Monday, August 1, 2011

Detecting Panic Attacks in Advance

Researchers at the Southern Methodist University (SMU) have determined that panic attacks are not triggered instantly, but rather evolve over a short time. They say that a new method developed by an SMU team could allow for the detection of ensuing attack a full hour in advance.

This study goes up against the established dogma of the international scientific community, which holds that such attacks are triggered on the spot, without any type of warning. The team says that the indications are there.

Until now, they add, experts did not know what to look for. The first symptoms of an approaching panic attack are very subtle, and can be hard to detect. The new investigation was conducted by outfitting study participants with wearing portable recorders.

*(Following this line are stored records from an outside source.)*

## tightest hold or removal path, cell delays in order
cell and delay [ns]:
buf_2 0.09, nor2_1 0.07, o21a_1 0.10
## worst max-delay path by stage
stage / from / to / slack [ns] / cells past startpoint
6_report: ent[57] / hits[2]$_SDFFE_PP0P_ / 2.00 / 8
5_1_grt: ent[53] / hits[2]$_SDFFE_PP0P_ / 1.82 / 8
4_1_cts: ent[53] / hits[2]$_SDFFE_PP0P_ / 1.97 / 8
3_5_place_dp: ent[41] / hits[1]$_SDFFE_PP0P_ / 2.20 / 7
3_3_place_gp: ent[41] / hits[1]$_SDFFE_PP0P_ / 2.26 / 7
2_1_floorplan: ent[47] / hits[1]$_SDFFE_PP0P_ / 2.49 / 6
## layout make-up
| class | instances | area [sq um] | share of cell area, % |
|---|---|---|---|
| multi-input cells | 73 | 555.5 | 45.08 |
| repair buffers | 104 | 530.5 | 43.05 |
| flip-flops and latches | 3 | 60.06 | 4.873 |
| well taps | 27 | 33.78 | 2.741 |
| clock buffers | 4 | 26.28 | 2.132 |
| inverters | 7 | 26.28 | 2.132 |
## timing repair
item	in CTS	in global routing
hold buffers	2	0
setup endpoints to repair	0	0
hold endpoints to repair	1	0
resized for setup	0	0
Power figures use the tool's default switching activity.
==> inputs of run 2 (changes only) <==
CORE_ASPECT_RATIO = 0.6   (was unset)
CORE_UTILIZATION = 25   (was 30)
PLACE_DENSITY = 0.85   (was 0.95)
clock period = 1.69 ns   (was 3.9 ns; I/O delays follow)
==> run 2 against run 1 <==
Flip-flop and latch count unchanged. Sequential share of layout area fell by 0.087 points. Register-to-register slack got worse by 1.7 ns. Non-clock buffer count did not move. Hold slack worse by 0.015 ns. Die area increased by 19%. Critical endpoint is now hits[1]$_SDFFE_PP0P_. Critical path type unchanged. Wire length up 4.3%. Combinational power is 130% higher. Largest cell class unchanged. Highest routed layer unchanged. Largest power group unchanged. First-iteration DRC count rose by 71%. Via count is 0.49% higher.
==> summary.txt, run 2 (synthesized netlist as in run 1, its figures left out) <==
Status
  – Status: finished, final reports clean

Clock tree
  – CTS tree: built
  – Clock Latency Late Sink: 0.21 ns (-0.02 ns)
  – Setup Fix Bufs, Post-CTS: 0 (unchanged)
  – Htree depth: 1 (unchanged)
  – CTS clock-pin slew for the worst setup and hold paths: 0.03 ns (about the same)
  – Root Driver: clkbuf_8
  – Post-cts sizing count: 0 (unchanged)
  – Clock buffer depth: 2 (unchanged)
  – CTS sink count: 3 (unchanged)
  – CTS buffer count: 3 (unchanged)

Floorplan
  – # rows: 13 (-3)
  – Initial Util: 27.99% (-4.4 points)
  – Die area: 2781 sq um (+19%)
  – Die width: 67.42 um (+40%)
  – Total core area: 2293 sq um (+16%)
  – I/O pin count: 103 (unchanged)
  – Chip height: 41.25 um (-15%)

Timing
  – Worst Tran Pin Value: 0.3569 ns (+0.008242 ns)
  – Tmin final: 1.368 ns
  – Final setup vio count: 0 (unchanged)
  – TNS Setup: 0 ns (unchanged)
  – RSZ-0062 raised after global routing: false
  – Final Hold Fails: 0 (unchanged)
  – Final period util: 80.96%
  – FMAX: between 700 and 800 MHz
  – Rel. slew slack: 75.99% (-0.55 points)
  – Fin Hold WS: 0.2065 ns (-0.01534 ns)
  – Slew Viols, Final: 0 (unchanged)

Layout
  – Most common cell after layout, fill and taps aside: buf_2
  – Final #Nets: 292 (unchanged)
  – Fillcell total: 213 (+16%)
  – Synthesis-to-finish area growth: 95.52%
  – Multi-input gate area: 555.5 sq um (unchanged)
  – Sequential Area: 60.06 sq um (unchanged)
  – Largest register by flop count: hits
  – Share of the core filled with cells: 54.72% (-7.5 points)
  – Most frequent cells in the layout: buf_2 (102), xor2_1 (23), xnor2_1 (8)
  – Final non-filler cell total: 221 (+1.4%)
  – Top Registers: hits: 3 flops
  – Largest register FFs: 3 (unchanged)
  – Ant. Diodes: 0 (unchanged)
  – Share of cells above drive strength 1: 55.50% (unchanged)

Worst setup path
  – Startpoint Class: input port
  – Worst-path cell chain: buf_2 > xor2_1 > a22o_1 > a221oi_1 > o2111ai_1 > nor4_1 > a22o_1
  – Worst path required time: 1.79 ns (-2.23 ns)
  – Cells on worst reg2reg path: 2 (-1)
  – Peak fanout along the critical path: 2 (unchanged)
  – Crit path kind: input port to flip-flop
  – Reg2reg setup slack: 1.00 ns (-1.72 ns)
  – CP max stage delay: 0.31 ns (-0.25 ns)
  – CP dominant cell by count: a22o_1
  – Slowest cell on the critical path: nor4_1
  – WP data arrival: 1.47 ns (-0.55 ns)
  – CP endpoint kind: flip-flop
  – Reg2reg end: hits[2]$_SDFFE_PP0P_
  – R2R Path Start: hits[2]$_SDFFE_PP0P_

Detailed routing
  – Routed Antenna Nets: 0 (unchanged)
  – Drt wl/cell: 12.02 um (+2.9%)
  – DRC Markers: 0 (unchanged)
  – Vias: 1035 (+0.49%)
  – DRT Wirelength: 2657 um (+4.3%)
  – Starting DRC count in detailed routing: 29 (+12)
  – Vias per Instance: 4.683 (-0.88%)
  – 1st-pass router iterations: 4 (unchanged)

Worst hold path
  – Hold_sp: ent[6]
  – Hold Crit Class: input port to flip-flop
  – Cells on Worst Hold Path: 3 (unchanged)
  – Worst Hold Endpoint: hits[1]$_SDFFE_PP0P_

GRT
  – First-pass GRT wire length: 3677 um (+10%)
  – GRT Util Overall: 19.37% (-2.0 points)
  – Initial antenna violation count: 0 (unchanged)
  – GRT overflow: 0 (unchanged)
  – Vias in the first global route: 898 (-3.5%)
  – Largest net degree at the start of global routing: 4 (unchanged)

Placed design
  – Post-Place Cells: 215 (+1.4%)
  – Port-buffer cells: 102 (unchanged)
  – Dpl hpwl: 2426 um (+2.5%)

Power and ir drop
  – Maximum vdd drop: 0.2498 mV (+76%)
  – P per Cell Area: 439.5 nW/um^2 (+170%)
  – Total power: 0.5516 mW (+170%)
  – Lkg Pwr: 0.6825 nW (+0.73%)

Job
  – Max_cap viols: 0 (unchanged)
===== src/rtl/tes_pkg.sv =====
// ----------------------------------------------------------------------------
// Timed event scheduler package
// Shared constants, controller states and the command/status words that
// pass between the controller and the datapath.
// ----------------------------------------------------------------------------
package tes_pkg;

  localparam int SLOT_COUNT_DEF = 4;
  localparam int TIME_BITS_DEF  = 32;

  // most slots fired by one run word
  localparam int MAX_RESULTS = 4;
  localparam int RES_IDX_W   = $clog2(MAX_RESULTS);
  localparam int RES_CNT_W   = $clog2(MAX_RESULTS + 1);

  // operation codes
  localparam logic OP_SCHEDULE = 1'b0;
  localparam logic OP_RUN      = 1'b1;

  typedef enum logic [2:0] {
    ST_IDLE,
    ST_SCHED,
    ST_SCAN,
    ST_DECIDE,
    ST_EMIT
  } tes_state_t;

  typedef struct packed {
    logic load;          // capture the accepted word, restart scan and counts
    logic sched_write;   // write the scheduled slot and lower the earliest time
    logic scan_step;     // compare one slot against the best so far
    logic fire;          // clear the best slot and buffer its result
    logic set_earliest;  // record the earliest remaining due time
    logic emit_step;     // advance to the next buffered result
  } tes_cmd_t;

  typedef struct packed {
    logic scan_last;     // scan stands on the last slot
    logic fire_ok;       // best slot is pending, due and the buffer has room
    logic emit_last;     // current result is the final one of the word
  } tes_sts_t;

endpackage


===== src/rtl/tes_ctrl.sv =====
// ----------------------------------------------------------------------------
// Timed event scheduler controller
// Sequences schedule and run words over the datapath.
// ----------------------------------------------------------------------------
module tes_ctrl (
  input  logic              clk,
  input  logic              rst,
  input  logic              start,
  input  logic              operation,
  input  tes_pkg::tes_sts_t sts,
  output tes_pkg::tes_cmd_t cmd,
  output logic              busy,
  output logic              strobe
);

  tes_pkg::tes_state_t state;
  tes_pkg::tes_state_t state_next;

  always_ff @(posedge clk) begin
    if (rst) begin
      state <= tes_pkg::ST_IDLE;
    end else begin
      state <= state_next;
    end
  end

  always_comb begin
    state_next = state;
    unique case (state)
      tes_pkg::ST_IDLE: begin
        if (start) begin
          state_next = (operation == tes_pkg::OP_RUN) ? tes_pkg::ST_SCAN
                                                      : tes_pkg::ST_SCHED;
        end
      end
      tes_pkg::ST_SCHED: begin
        state_next = tes_pkg::ST_EMIT;
      end
      tes_pkg::ST_SCAN: begin
        if (sts.scan_last) begin
          state_next = tes_pkg::ST_DECIDE;
        end
      end
      tes_pkg::ST_DECIDE: begin
        state_next = sts.fire_ok ? tes_pkg::ST_SCAN : tes_pkg::ST_EMIT;
      end
      tes_pkg::ST_EMIT: begin
        if (sts.emit_last) begin
          state_next = tes_pkg::ST_IDLE;
        end
      end
      default: begin
        state_next = tes_pkg::ST_IDLE;
      end
    endcase
  end

  always_comb begin
    cmd    = '0;
    busy   = 1'b1;
    strobe = 1'b0;
    unique case (state)
      tes_pkg::ST_IDLE: begin
        busy     = 1'b0;
        cmd.load = start;
      end
      tes_pkg::ST_SCHED: begin
        cmd.sched_write = 1'b1;
      end
      tes_pkg::ST_SCAN: begin
        cmd.scan_step = 1'b1;
      end
      tes_pkg::ST_DECIDE: begin
        cmd.fire         = sts.fire_ok;
        cmd.set_earliest = !sts.fire_ok;
      end
      tes_pkg::ST_EMIT: begin
        strobe        = 1'b1;
        cmd.emit_step = 1'b1;
      end
      default: begin
        busy = 1'b1;
      end
    endcase
  end

endmodule
[src/hdl/hpwm_ctrl.sv]
module hpwm_ctrl (
  input  logic                 clk,
  input  logic                 rst_n,
  input  logic                 in_valid,
  output logic                 in_ready,
  input  hpwm_pkg::dp_stat_t   stat,
  output hpwm_pkg::ctrl_cmd_t  cmd
);

  typedef enum logic [7:0] {
    S_IDLE   = 8'b00000001,
    S_CHECK  = 8'b00000010,
    S_Q_WAIT = 8'b00000100,
    S_T_WAIT = 8'b00001000,
    S_R_WAIT = 8'b00010000,
    S_MUL    = 8'b00100000,
    S_DUTY   = 8'b01000000,
    S_DONE   = 8'b10000000
  } state_t;

  state_t state_r, state_nxt;

  always_comb begin
    state_nxt = state_r;
    cmd       = '0;
    cmd.div_sel = hpwm_pkg::DIV_SEL_QUOT;
    in_ready  = 1'b0;
    case (state_r)
      S_IDLE: begin
        in_ready = 1'b1;
        if (in_valid) begin
          cmd.latch_in = 1'b1;
          state_nxt    = S_CHECK;
        end
      end
      S_CHECK: begin
        if (stat.timing_valid || stat.cfg_zero) begin
          // A zero clock or frequency keeps the old timing and flags it.
          cmd.set_err = !stat.timing_valid;
          state_nxt   = stat.brake ? S_DONE : S_MUL;
        end else begin
          cmd.div_start = 1'b1;
          cmd.div_sel   = hpwm_pkg::DIV_SEL_QUOT;
          state_nxt     = S_Q_WAIT;
        end
      end
      S_Q_WAIT: begin
        cmd.div_sel = hpwm_pkg::DIV_SEL_TICK;
        if (stat.div_done) begin
          cmd.load_psc  = 1'b1;
          cmd.div_start = 1'b1;
          state_nxt     = S_T_WAIT;
        end
      end
      S_T_WAIT: begin
        cmd.div_sel = hpwm_pkg::DIV_SEL_RATIO;
        if (stat.div_done) begin
          cmd.div_start = 1'b1;
          state_nxt     = S_R_WAIT;
        end
      end
      S_R_WAIT: begin
        if (stat.div_done) begin
          cmd.load_arr = 1'b1;
          state_nxt    = stat.brake ? S_DONE : S_MUL;
        end
      end
      S_MUL: begin
        cmd.load_prod = 1'b1;
        state_nxt     = S_DUTY;
      end
      S_DUTY: begin
        cmd.load_duty = 1'b1;
        state_nxt     = S_DONE;
      end
      S_DONE: begin
        if (stat.out_free) begin
          cmd.load_out = 1'b1;
          state_nxt    = S_IDLE;
        end
      end
      default: begin
        state_nxt = S_IDLE;
      end
    endcase
  end

  always_ff @(posedge clk) begin
    if (!rst_n) begin
      state_r <= S_IDLE;
    end else begin
      state_r <= state_nxt;
    end
  end

endmodule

Over a period of 24 hours, these instruments monitored a number of body functions. After analyzing the data, the SMU group determined that distortions in heart rate and respiration, among other functions, occur about 60 minutes before the actual attack.

Dr. Alicia E. Meuret, a psychologist at the university, says that panic attacks may very well be the result of accumulating physiological instabilities. Individually, each of these would be utterly insufficient to have any type of discernible effect.

However, when more gather together in a consistent pattern, they set the stage for an attack. At the same time, the monitoring devices indicate that patients who are prone to suffering from this condition tend to experience chronic hyperventilation.

“The results were just amazing. We found that in this hour preceding naturally occurring panic attacks, there was a lot of physiological instability. These significant physiological instabilities were not present during other times when the patient wasn’t about to have a panic attack,” Meuret explains.

Interestingly, these “changes don’t seem to enter the patient’s awareness. What they report is what happens at the end of the 60 minutes – that they’re having an out-of-the blue panic attack with a lot of intense physical sensations,” she adds, quoted by PsychCentral.

“We had expected the majority of the physiological activation would occur during and following the onset of the panic attack. But what we actually found was very little additional physiological change at that time,” the expert goes on to say.

Details of the new research were published in the latest issue of the medical journal Biological Psychiatry.